After the PA preprocessing and DR process by t-SNE, PCA, KPCA and LLE, the FDA algorithm was finally used to illustrate the performance for variety classification of maize seeds. Table 1 summarises the detailed results based on these models. were chosen based on the minimum root-mean-square error of cross validation.

For models using seed embryo-side data, the accuracies of the PCA+FDA, KPCA+FDA, LLE+FDA and t-SNE+FDA models were nearly 50%, while the accuracies increased to 62.5~87.5% by employing PA. For models using non-embryo-side data, all of the accuracies surpassed 60%. Interestingly, the eight models using the non-embryo-side data were more accurate than the embryo side.

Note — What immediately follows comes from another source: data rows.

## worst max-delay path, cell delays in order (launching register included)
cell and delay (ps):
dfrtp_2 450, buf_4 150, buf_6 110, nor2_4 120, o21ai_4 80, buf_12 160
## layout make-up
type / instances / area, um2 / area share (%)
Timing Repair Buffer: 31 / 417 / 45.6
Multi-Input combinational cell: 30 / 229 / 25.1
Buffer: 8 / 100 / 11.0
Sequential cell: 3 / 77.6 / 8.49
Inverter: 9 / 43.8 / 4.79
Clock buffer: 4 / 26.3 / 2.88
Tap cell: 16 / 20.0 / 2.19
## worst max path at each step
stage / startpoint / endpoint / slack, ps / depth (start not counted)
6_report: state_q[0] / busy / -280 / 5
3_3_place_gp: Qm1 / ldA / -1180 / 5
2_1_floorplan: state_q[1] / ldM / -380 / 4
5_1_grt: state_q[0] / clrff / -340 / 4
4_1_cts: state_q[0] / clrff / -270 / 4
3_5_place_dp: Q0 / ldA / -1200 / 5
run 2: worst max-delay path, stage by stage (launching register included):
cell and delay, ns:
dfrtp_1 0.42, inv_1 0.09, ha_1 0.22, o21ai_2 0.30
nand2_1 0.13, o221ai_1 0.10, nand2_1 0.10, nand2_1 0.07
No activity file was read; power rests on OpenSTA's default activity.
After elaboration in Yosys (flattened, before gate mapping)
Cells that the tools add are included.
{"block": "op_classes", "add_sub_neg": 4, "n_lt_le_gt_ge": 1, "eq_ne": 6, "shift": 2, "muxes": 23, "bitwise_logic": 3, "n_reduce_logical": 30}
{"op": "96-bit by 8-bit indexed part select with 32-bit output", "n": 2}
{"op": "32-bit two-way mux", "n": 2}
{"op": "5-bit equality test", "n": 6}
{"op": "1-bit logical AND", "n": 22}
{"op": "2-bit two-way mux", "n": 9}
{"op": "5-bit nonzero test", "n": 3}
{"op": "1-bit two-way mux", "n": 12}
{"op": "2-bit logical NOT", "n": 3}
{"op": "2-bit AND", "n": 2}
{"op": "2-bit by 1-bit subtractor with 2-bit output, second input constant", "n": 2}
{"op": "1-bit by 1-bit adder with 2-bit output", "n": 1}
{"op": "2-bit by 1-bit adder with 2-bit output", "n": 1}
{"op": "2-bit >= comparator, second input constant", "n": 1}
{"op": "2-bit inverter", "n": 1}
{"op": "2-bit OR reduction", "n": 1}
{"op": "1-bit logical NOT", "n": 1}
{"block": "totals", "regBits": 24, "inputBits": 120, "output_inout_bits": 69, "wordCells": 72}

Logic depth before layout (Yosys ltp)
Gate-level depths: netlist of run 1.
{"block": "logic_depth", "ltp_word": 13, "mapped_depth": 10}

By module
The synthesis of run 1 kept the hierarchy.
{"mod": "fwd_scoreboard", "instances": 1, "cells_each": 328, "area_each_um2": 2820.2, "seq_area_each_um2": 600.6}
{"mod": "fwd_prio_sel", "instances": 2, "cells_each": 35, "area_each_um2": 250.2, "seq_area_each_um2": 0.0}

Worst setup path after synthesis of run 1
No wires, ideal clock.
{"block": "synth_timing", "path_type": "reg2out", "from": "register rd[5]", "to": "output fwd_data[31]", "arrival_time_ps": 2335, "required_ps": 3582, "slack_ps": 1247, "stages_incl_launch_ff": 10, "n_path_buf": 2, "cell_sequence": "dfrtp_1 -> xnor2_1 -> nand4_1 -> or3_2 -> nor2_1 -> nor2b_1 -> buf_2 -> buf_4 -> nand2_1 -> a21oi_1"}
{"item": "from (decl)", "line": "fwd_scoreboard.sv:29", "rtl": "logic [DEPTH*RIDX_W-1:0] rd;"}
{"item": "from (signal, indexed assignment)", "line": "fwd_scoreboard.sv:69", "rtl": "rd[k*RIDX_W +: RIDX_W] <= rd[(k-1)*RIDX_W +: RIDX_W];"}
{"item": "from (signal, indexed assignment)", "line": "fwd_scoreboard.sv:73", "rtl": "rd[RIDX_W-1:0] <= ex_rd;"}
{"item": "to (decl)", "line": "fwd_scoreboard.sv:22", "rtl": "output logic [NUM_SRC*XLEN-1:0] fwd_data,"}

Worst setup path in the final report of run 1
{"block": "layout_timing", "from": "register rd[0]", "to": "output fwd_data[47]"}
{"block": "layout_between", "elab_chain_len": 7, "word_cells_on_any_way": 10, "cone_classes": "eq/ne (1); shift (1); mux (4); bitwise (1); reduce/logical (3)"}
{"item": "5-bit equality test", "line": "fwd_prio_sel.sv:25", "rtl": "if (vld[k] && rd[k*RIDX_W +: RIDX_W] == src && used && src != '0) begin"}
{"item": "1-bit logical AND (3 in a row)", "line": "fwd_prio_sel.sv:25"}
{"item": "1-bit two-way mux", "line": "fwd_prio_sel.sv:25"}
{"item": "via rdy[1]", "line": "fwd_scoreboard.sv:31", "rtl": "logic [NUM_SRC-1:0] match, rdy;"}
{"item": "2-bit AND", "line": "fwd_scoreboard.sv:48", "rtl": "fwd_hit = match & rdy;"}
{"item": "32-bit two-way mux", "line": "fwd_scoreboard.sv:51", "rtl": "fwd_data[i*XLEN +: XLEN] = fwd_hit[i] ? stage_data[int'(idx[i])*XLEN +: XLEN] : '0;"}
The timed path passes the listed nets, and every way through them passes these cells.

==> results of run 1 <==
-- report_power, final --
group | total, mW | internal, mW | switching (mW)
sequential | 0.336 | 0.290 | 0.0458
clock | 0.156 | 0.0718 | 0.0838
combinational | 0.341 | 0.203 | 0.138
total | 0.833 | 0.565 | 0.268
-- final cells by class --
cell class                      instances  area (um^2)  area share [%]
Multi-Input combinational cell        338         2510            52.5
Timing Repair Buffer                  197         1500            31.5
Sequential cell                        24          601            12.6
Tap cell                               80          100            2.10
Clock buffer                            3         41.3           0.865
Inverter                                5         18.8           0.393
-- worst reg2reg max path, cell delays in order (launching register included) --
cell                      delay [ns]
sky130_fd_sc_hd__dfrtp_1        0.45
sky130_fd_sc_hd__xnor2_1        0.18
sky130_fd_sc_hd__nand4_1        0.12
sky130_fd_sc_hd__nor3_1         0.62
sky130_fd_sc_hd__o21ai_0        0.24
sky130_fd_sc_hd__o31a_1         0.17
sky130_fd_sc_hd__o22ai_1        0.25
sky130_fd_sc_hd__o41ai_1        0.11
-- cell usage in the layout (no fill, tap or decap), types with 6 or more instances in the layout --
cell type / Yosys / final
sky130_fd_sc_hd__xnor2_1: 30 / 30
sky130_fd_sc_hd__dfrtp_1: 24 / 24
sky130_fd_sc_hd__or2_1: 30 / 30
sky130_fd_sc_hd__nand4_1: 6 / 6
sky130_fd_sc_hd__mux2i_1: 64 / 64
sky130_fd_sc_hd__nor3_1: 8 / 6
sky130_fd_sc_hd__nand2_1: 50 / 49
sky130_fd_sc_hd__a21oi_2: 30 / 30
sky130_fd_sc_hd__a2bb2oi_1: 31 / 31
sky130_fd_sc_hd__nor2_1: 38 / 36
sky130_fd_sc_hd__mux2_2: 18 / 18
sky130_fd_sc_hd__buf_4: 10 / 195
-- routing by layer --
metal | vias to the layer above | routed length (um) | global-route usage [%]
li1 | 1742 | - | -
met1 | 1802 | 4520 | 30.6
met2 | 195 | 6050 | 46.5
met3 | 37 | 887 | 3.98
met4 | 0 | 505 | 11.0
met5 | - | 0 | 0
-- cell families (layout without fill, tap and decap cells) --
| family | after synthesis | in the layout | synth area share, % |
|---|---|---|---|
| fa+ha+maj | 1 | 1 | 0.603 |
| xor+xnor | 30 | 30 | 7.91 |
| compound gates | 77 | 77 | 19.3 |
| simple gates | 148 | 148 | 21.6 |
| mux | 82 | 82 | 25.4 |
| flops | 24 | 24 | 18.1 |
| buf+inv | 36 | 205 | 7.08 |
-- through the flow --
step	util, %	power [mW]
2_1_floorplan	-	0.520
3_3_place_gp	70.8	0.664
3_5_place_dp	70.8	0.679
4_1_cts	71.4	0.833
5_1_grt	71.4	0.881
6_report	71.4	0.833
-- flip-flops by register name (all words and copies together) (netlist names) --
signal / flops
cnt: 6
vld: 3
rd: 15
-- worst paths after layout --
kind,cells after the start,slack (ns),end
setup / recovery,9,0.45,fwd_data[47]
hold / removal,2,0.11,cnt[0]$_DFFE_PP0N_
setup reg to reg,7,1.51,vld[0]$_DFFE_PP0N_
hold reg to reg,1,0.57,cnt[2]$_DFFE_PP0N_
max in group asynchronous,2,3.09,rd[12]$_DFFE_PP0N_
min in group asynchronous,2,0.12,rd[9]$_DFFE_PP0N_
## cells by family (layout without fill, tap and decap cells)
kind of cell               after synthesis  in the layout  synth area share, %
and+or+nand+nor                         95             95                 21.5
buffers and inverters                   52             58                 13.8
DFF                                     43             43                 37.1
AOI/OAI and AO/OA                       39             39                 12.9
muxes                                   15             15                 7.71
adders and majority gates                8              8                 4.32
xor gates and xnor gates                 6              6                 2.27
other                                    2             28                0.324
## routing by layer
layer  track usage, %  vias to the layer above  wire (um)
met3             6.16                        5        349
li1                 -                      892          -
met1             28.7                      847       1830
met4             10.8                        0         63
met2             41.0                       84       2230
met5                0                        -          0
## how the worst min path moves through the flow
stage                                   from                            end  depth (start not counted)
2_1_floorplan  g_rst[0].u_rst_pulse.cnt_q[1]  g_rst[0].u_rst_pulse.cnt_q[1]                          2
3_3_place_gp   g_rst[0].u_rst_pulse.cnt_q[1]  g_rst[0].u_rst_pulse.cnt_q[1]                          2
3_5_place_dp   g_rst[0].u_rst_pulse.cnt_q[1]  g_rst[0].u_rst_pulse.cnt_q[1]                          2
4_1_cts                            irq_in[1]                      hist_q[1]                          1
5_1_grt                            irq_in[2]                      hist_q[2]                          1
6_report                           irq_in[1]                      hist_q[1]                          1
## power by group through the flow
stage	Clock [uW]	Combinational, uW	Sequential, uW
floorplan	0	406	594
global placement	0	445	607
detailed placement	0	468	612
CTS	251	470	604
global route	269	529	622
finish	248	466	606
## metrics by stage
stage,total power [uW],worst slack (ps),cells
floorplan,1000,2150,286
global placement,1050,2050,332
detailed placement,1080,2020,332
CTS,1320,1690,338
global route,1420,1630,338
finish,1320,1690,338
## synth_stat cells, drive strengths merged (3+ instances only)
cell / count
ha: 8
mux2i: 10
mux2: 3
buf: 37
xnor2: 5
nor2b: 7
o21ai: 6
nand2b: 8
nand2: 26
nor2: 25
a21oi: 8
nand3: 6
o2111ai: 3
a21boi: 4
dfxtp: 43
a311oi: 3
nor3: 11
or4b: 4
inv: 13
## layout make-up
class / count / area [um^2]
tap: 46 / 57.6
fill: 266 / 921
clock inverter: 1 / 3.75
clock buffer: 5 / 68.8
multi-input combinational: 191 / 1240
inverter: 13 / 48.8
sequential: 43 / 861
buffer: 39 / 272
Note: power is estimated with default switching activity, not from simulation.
--- src/rtl/vector_output_serializer.sv ---
// Buffers CPU output vectors and streams them lane by lane; first beat two cycles after the strobe edge.
// stallRequest once count>=FIFO_DEPTH-1; beats hold under !laneReady. `VOS_SEQ_HEADER_EN adds a sequence header beat.
module vector_output_serializer #(
  parameter int DATA_WIDTH       = 19,
  parameter int VECTOR_SIZE      = 6,
  parameter int FIFO_DEPTH       = 4,
  parameter int LANE_INDEX_WIDTH = 3
) (
  input  logic                                clock,
  input  logic                                reset,
  input  logic                                outFlag,
  input  logic [VECTOR_SIZE*DATA_WIDTH-1:0]   out,
  output logic                                stallRequest,
  output logic [DATA_WIDTH-1:0]               laneData,
  output logic                                laneValid,
  input  logic                                laneReady,
  output logic [LANE_INDEX_WIDTH-1:0]         laneIndex,
  output logic                                laneLast,
  output logic [$clog2(FIFO_DEPTH):0]         fifoCount,
  output logic                                overflow
`ifdef VOS_SEQ_HEADER_EN
  ,
  output logic                                laneHeader
`endif
);

  localparam int VEC_W = VECTOR_SIZE * DATA_WIDTH;
  localparam int PTR_W = $clog2(FIFO_DEPTH);
  localparam int CNT_W = PTR_W + 1;
  localparam logic [LANE_INDEX_WIDTH-1:0] LAST_LANE = LANE_INDEX_WIDTH'(VECTOR_SIZE - 1);

  typedef enum logic [1:0] {S_IDLE, S_LANES, S_HEADER} state_t;

  state_t                      r_state;
  logic [VEC_W-1:0]            r_mem [FIFO_DEPTH];
  logic [PTR_W-1:0]            r_wr_ptr;
  logic [PTR_W-1:0]            r_rd_ptr;
  logic [CNT_W-1:0]            r_count;
  logic                        r_overflow;
  logic                        r_valid;
  logic [DATA_WIDTH-1:0]       r_data;
  logic [LANE_INDEX_WIDTH-1:0] r_lane;
  logic                        r_last;
`ifdef VOS_SEQ_HEADER_EN
  logic                        r_hdr;
  logic [DATA_WIDTH-1:0]       r_seq;
`endif

  logic                        w_full;
  logic                        w_push;
  logic                        w_xfer;
  logic                        w_pop;
  logic [CNT_W-1:0]            w_count_nxt;
  logic [PTR_W-1:0]            w_rd_ptr_nxt;
  logic [LANE_INDEX_WIDTH-1:0] w_lane_nxt;
  logic [VEC_W-1:0]            w_head;

  function automatic logic [DATA_WIDTH-1:0] f_lane(input logic [VEC_W-1:0] v,
                                                   input logic [LANE_INDEX_WIDTH-1:0] idx);
    f_lane = '0;
    for (int k = 0; k < VECTOR_SIZE; k++) begin
      if (idx == LANE_INDEX_WIDTH'(k)) f_lane = v[k*DATA_WIDTH +: DATA_WIDTH];
    end
  endfunction

  assign w_full       = (r_count == CNT_W'(FIFO_DEPTH));
  assign w_push       = outFlag && !w_full;
  assign w_xfer       = r_valid && laneReady;
  assign w_pop        = w_xfer && (r_state == S_LANES) && (r_lane == LAST_LANE);
  assign w_rd_ptr_nxt = r_rd_ptr + PTR_W'(1);
  assign w_lane_nxt   = r_lane + LANE_INDEX_WIDTH'(1);
  assign w_head       = r_mem[r_rd_ptr];

`ifndef VOS_SEQ_HEADER_EN
  // A vector pushed on the same edge as the pop of the sole entry is not in memory yet.
  logic [VEC_W-1:0] w_next_vec;
  assign w_next_vec = (r_count == CNT_W'(1)) ? out : r_mem[w_rd_ptr_nxt];
`endif

  always_comb begin
    w_count_nxt = r_count;
    if (w_push && !w_pop)      w_count_nxt = r_count + CNT_W'(1);
    else if (!w_push && w_pop) w_count_nxt = r_count - CNT_W'(1);
  end

  always_ff @(posedge clock) begin
    if (w_push) r_mem[r_wr_ptr] <= out;
  end

  always_ff @(posedge clock) begin
    if (reset) begin
      r_state    <= S_IDLE;
      r_wr_ptr   <= '0;
      r_rd_ptr   <= '0;
      r_count    <= '0;
      r_overflow <= 1'b0;
      r_valid    <= 1'b0;
      r_data     <= '0;
      r_lane     <= '0;
      r_last     <= 1'b0;
`ifdef VOS_SEQ_HEADER_EN
      r_hdr      <= 1'b0;
      r_seq      <= '0;
`endif
    end else begin
      r_count <= w_count_nxt;
      if (w_push) r_wr_ptr <= r_wr_ptr + PTR_W'(1);
      if (w_pop) r_rd_ptr <= w_rd_ptr_nxt;
      if (outFlag && w_full) r_overflow <= 1'b1;

      case (r_state)
        S_IDLE: begin
          if (r_count != '0) begin
            r_valid <= 1'b1;
            r_lane  <= '0;
`ifdef VOS_SEQ_HEADER_EN
            r_state <= S_HEADER;
            r_hdr   <= 1'b1;
            r_data  <= r_seq;
            r_last  <= 1'b0;
`else
            r_state <= S_LANES;
            r_data  <= f_lane(w_head, LANE_INDEX_WIDTH'(0));
            r_last  <= (LAST_LANE == '0);
`endif
          end
        end
`ifdef VOS_SEQ_HEADER_EN
        S_HEADER: begin
          if (w_xfer) begin
            r_state <= S_LANES;
            r_hdr   <= 1'b0;
            r_data  <= f_lane(w_head, LANE_INDEX_WIDTH'(0));
            r_last  <= (LAST_LANE == '0);
          end
        end
`endif
        S_LANES: begin
          if (w_xfer) begin
            if (r_lane != LAST_LANE) begin
              r_lane <= w_lane_nxt;
              r_data <= f_lane(w_head, w_lane_nxt);
              r_last <= (w_lane_nxt == LAST_LANE);
            end else begin
              r_lane <= '0;
`ifdef VOS_SEQ_HEADER_EN
              r_seq  <= r_seq + DATA_WIDTH'(1);
`endif
              if (w_count_nxt != '0) begin
`ifdef VOS_SEQ_HEADER_EN
                r_state <= S_HEADER;
                r_hdr   <= 1'b1;
                r_data  <= r_seq + DATA_WIDTH'(1);
                r_last  <= 1'b0;
`else
                r_data  <= f_lane(w_next_vec, LANE_INDEX_WIDTH'(0));
                r_last  <= (LAST_LANE == '0);
`endif
              end else begin
                r_state <= S_IDLE;
                r_valid <= 1'b0;
                r_last  <= 1'b0;
              end
            end
          end
        end
        default: r_state <= S_IDLE;
      endcase
    end
  end

  assign stallRequest = (r_count >= CNT_W'(FIFO_DEPTH - 1));
  assign fifoCount    = r_count;
  assign overflow     = r_overflow;
  assign laneValid    = r_valid;
  assign laneData     = r_data;
  assign laneIndex    = r_lane;
  assign laneLast     = r_last;
`ifdef VOS_SEQ_HEADER_EN
  assign laneHeader   = r_hdr;
`endif

endmodule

For models without PA, the test accuracies were only 35~71.25%. In contrast, the models with PA showed better results with an accuracy of 62.5~97.5%. The significant effect of PA may be due to the fact that it is an agglomerate effect, which has been shown to be useful for classification in different fields [25,26]. Without PA preprocessing, KPCA showed similar classification accuracy to t-SNE, especially for the embryo-side data, but the accuracy was worse than that of t-SNE with PA preprocessing. This result was consistent with previous reports [18], which showed the instability and the importance of kernel function selection in KPCA. As a kernel-based algorithm, different choices had great influence on the performance of KPCA, and it was hard to give a stable and robust classification result.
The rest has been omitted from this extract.